===== The data =====

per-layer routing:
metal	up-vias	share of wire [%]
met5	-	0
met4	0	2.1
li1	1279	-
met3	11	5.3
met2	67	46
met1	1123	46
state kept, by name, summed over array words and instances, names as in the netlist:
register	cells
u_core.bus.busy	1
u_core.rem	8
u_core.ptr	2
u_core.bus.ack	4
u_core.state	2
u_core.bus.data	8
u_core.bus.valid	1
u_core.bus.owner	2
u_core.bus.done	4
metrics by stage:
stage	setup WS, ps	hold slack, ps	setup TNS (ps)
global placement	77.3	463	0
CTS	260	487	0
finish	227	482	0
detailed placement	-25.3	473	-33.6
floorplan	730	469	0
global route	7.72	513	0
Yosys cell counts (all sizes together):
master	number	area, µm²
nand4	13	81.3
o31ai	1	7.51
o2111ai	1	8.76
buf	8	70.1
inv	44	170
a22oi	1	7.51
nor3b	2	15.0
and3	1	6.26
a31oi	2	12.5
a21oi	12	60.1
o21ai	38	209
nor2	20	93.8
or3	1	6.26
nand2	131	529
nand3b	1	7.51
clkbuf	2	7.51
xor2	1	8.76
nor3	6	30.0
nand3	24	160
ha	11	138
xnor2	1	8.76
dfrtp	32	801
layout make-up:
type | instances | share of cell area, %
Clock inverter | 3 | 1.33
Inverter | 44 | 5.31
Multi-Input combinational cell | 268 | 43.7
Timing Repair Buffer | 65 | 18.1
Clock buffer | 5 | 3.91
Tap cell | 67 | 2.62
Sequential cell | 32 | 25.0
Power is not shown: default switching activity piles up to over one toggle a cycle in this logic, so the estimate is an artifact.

=====

- **Exercise**:
Search the data for the string "global". List each line that has it.

- **Result**:
global placement	77.3	463	0
global route	7.72	513	0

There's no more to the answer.